Feel free to comment or give me advice. I am all ears and always eager to learn



One thing I noticed when I watched it without sound - you sometimes have the bow very slightly crooked - your hand is slightly too far away from your body. That causes the bow to skate towards the fingerboard on an up bow, and towards the bridge on a downbow.
It's only really noticeable when you do a fast bow, using most of the bow (a fast, long upbow is where I first noticed it.)
On shorter strokes, I think you're seeing it and correcting it, but the soundpoint is wandering back and forth a bit. (Of course, if you were changing the soundpoint deliberately, ignore all that. )
You seemed to be doing vibrato on the medium notes and not on the long ones. That may just be because you're not confident how long you can keep it going, but I'd recommend swapping those two. Vibrato is much more natural on long notes, because that's when it happens in the human voice when singing. (Unless the singer is trying to force vibrato, which sounds about as good as you'd expect it to.)
Last thing, I think you're thinking of it too much as an exercise. Try playing it as a song. Your bow movement on some of those comes across as a bit jerky in spots (watch it without sound and you'll see what I mean). Try playing it as a song and dance to it (the bow being part of the dance). I don't think you're very far at all from being able to do that, which is why I make the suggestion.
I'd hope that I would be that good by the time I've been playing for the same amount of time, but between a natural lack of talent and nowhere near enough practice to overcome it, I think it'll be more like 5. But at five years, I'll smoke this video's ass.

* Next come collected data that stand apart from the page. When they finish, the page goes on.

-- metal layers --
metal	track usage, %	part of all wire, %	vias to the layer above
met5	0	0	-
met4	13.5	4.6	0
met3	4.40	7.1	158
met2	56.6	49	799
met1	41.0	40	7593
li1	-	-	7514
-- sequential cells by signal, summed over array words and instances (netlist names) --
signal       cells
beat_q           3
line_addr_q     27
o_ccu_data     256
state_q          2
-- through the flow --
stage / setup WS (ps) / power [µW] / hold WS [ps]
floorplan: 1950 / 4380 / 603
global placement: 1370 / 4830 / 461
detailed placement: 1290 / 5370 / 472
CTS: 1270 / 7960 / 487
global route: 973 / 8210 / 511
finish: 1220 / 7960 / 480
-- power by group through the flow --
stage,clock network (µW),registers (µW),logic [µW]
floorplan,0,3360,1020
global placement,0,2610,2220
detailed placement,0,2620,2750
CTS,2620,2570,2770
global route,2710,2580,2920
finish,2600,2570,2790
$ cat src/rtl/i2c_eeprom_slave.sv
`timescale 1ns/1ps
// I2C slave emulating a 24C02-style EEPROM with an 8-bit word pointer.
// SCL/SDA are oversampled on clk; SDA is only ever pulled low via sda_oe_o.
module i2c_eeprom_slave #(
  parameter logic [6:0] ADDRESS   = 7'b1010000,
  parameter int         MEM_DEPTH = 256,
  parameter int         PAGE_SIZE = 16
) (
  input  logic clk,
  input  logic rst,
  input  logic scl_i,
  input  logic sda_i,
  output logic sda_oe_o
);

  localparam logic [7:0] PAGE_MASK = 8'(PAGE_SIZE - 1);
  localparam logic [7:0] PTR_MAX   = 8'(MEM_DEPTH - 1);

  typedef enum logic [3:0] {
    IDLE, DEV_ADDR, DEV_ACK, WORD_ADDR, WORD_ACK, WR_DATA, WR_ACK, RD_DATA, RD_ACK
  } state_t;

  logic [1:0] scl_sync_q, sda_sync_q;
  logic       scl_prev_q, sda_prev_q;
  logic       scl_s, sda_s, scl_rise, scl_fall, start_c, stop_c;

  state_t     state_q, state_d;
  logic [2:0] bit_cnt_q, bit_cnt_d;
  logic [7:0] shreg_q, shreg_d;
  logic [7:0] ptr_q, ptr_d;
  logic       oe_q, oe_d;
  logic       rw_q, rw_d;
  logic       byte_rdy_q, byte_rdy_d;
  logic       mem_we;
  logic [7:0] rd_byte, ptr_inc_page, ptr_inc_lin;
  logic [7:0] mem_q [MEM_DEPTH];

  // Two-flop synchronizers plus a previous-value stage; reset to idle bus (1).
  always_ff @(posedge clk or posedge rst) begin
    if (rst) begin
      scl_sync_q <= 2'b11;
      sda_sync_q <= 2'b11;
      scl_prev_q <= 1'b1;
      sda_prev_q <= 1'b1;
    end else begin
      scl_sync_q <= {scl_sync_q[0], scl_i};
      sda_sync_q <= {sda_sync_q[0], sda_i};
      scl_prev_q <= scl_sync_q[1];
      sda_prev_q <= sda_sync_q[1];
    end
  end

  assign scl_s    = scl_sync_q[1];
  assign sda_s    = sda_sync_q[1];
  assign scl_rise = scl_s & ~scl_prev_q;
  assign scl_fall = ~scl_s & scl_prev_q;
  assign start_c  = scl_s & scl_prev_q & sda_prev_q & ~sda_s;
  assign stop_c   = scl_s & scl_prev_q & ~sda_prev_q & sda_s;

  assign rd_byte      = mem_q[ptr_q];
  // Writes wrap inside the current page; reads walk the whole array.
  assign ptr_inc_page = (ptr_q & ~PAGE_MASK) | ((ptr_q + 8'd1) & PAGE_MASK);
  assign ptr_inc_lin  = (ptr_q == PTR_MAX) ? 8'd0 : ptr_q + 8'd1;

  // Protocol FSM: bits captured on SCL rise, SDA drive changes only on SCL fall.
  always_comb begin
    state_d    = state_q;
    bit_cnt_d  = bit_cnt_q;
    shreg_d    = shreg_q;
    ptr_d      = ptr_q;
    oe_d       = oe_q;
    rw_d       = rw_q;
    byte_rdy_d = byte_rdy_q;
    mem_we     = 1'b0;
    if (start_c) begin
      state_d    = DEV_ADDR;
      bit_cnt_d  = 3'd0;
      byte_rdy_d = 1'b0;
      oe_d       = 1'b0;
    end else if (stop_c) begin
      state_d    = IDLE;
      bit_cnt_d  = 3'd0;
      byte_rdy_d = 1'b0;
      oe_d       = 1'b0;
    end else if (scl_rise) begin
      case (state_q)
        DEV_ADDR, WORD_ADDR, WR_DATA: begin
          shreg_d   = {shreg_q[6:0], sda_s};
          bit_cnt_d = bit_cnt_q + 3'd1;
          if (bit_cnt_q == 3'd7) byte_rdy_d = 1'b1;
        end
        RD_DATA: begin
          bit_cnt_d = bit_cnt_q + 3'd1;
          if (bit_cnt_q == 3'd7) byte_rdy_d = 1'b1;
        end
        RD_ACK: begin
          if (sda_s) state_d = IDLE;
          else       ptr_d   = ptr_inc_lin;
        end
        default: ;
      endcase
    end else if (scl_fall) begin
      case (state_q)
        DEV_ADDR: if (byte_rdy_q) begin
          byte_rdy_d = 1'b0;
          if (shreg_q[7:1] == ADDRESS) begin
            oe_d    = 1'b1;
            rw_d    = shreg_q[0];
            state_d = DEV_ACK;
          end else begin
            state_d = IDLE;
          end
        end
        DEV_ACK: begin
          bit_cnt_d = 3'd0;
          if (rw_q) begin
            state_d = RD_DATA;
            shreg_d = rd_byte;
            oe_d    = ~rd_byte[7];
          end else begin
            state_d = WORD_ADDR;
            oe_d    = 1'b0;
          end
        end
        WORD_ADDR: if (byte_rdy_q) begin
          byte_rdy_d = 1'b0;
          ptr_d      = shreg_q;
          oe_d       = 1'b1;
          state_d    = WORD_ACK;
        end
        WR_DATA: if (byte_rdy_q) begin
          byte_rdy_d = 1'b0;
          mem_we     = 1'b1;
          ptr_d      = ptr_inc_page;
          oe_d       = 1'b1;
          state_d    = WR_ACK;
        end
        WORD_ACK, WR_ACK: begin
          oe_d      = 1'b0;
          bit_cnt_d = 3'd0;
          state_d   = WR_DATA;
        end
        RD_DATA: begin
          if (byte_rdy_q) begin
            byte_rdy_d = 1'b0;
            oe_d       = 1'b0;
            state_d    = RD_ACK;
          end else begin
            shreg_d = {shreg_q[6:0], 1'b0};
            oe_d    = ~shreg_q[6];
          end
        end
        RD_ACK: begin
          // Only reachable after a master ACK; ptr already advanced on the rise.
          bit_cnt_d = 3'd0;
          state_d   = RD_DATA;
          shreg_d   = rd_byte;
          oe_d      = ~rd_byte[7];
        end
        default: ;
      endcase
    end
  end

  // FSM and datapath registers.
  always_ff @(posedge clk or posedge rst) begin
    if (rst) begin
      state_q    <= IDLE;
      bit_cnt_q  <= 3'd0;
      shreg_q    <= 8'd0;
      ptr_q      <= 8'd0;
      oe_q       <= 1'b0;
      rw_q       <= 1'b0;
      byte_rdy_q <= 1'b0;
    end else begin
      state_q    <= state_d;
      bit_cnt_q  <= bit_cnt_d;
      shreg_q    <= shreg_d;
      ptr_q      <= ptr_d;
      oe_q       <= oe_d;
      rw_q       <= rw_d;
      byte_rdy_q <= byte_rdy_d;
    end
  end

  // Storage array; contents survive reset like a real EEPROM.
  always_ff @(posedge clk) begin
    if (mem_we) mem_q[ptr_q] <= shreg_q;
  end

  assign sda_oe_o = oe_q;

endmodule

Your playing is really nice
As for the vibrato, some of them are better than the others (sometimes you do a bit more sideways / circular / etc movements than the back and forth needed for vibrato), but that's normal if you've only just began experimenting with it, however the waves are pretty even so that's good
What I noticed, and it may be just the camera angle... but your wrist seems to be a bit too flat ("pancake wrist"). I think it may or may not have to do with the fact that you leave your fingers hovering above the notes every time. Now normally that's a good thing to do, especially for fast sections, but you even keep the 4th finger hovering there, which kind of strains the hands by default. Who knows.. you might be a bit more flexible and not feel the actual tension from keeping the 4th finger hovering there during normal playing, but if that's what's making your wrist cave in under the neck of the violin, you may want to practice a bit without keeping it there and having your wrist more straight, since a caved in wrist like this is reducing both the arch of your fingers and the amount your wrist can further bend in that direction, both of which severely limit the range of motion for vibrato. And right now I think range is what you need to work on in terms of vibrato if you got the hang of it this much on at least the first 3 fingers.
Thanks for posting it
Cheers,
Ferenc


First of all: thank you so much everyone! Your comments are very motivating
@charles you are very observant. The crooked bowing and the soundpoint changing is something I am actually working on at the moment. My teacher noticed it before christmas. It was worse at the time I can see from some videos I made back then, but it is still a work under progress. The vibrato is very difficult for me and I think you are right with trying to sustain it on the longer notes instead. I also agree that I should try and "be" more in the music instead of overthinking the technical aspects. I will try to work on that also. Thank you so much for taking the time to help me
@Ferenc Simon your comments are very helpful. I am struggling to get a more relaxed right hand (that would be left hand for "normal" violinists). So if I understand you correctly, I should not try to keep my 4th finger as close as possible to the string when I don't use it. I should take it a bit away from the fingerboard during slower passages to allow my hand to become more relaxed and hopefully my wrist to be in a more natural position. Is this what you mean? I am happy that you took the time to analyse the video and write me your suggestions
@ryonass @Mark and @damfino thank you very much for your comments







Raef said
[..]
@Ferenc Simon your comments are very helpful. I am struggling to get a more relaxed right hand (that would be left hand for "normal" violinists). So if I understand you correctly, I should not try to keep my 4th finger as close as possible to the string when I don't use it. I should take it a bit away from the fingerboard during slower passages to allow my hand to become more relaxed and hopefully my wrist to be in a more natural position. Is this what you mean? I am happy that you took the time to analyse the video and write me your suggestions![]()
Following your suggestion, I'll post the video I made you last night.
(For the others: I made a video for Raef last night, since I figured it would be simpler to show it than explain in words... I sent it to him in a private message, but he said I should post it here too)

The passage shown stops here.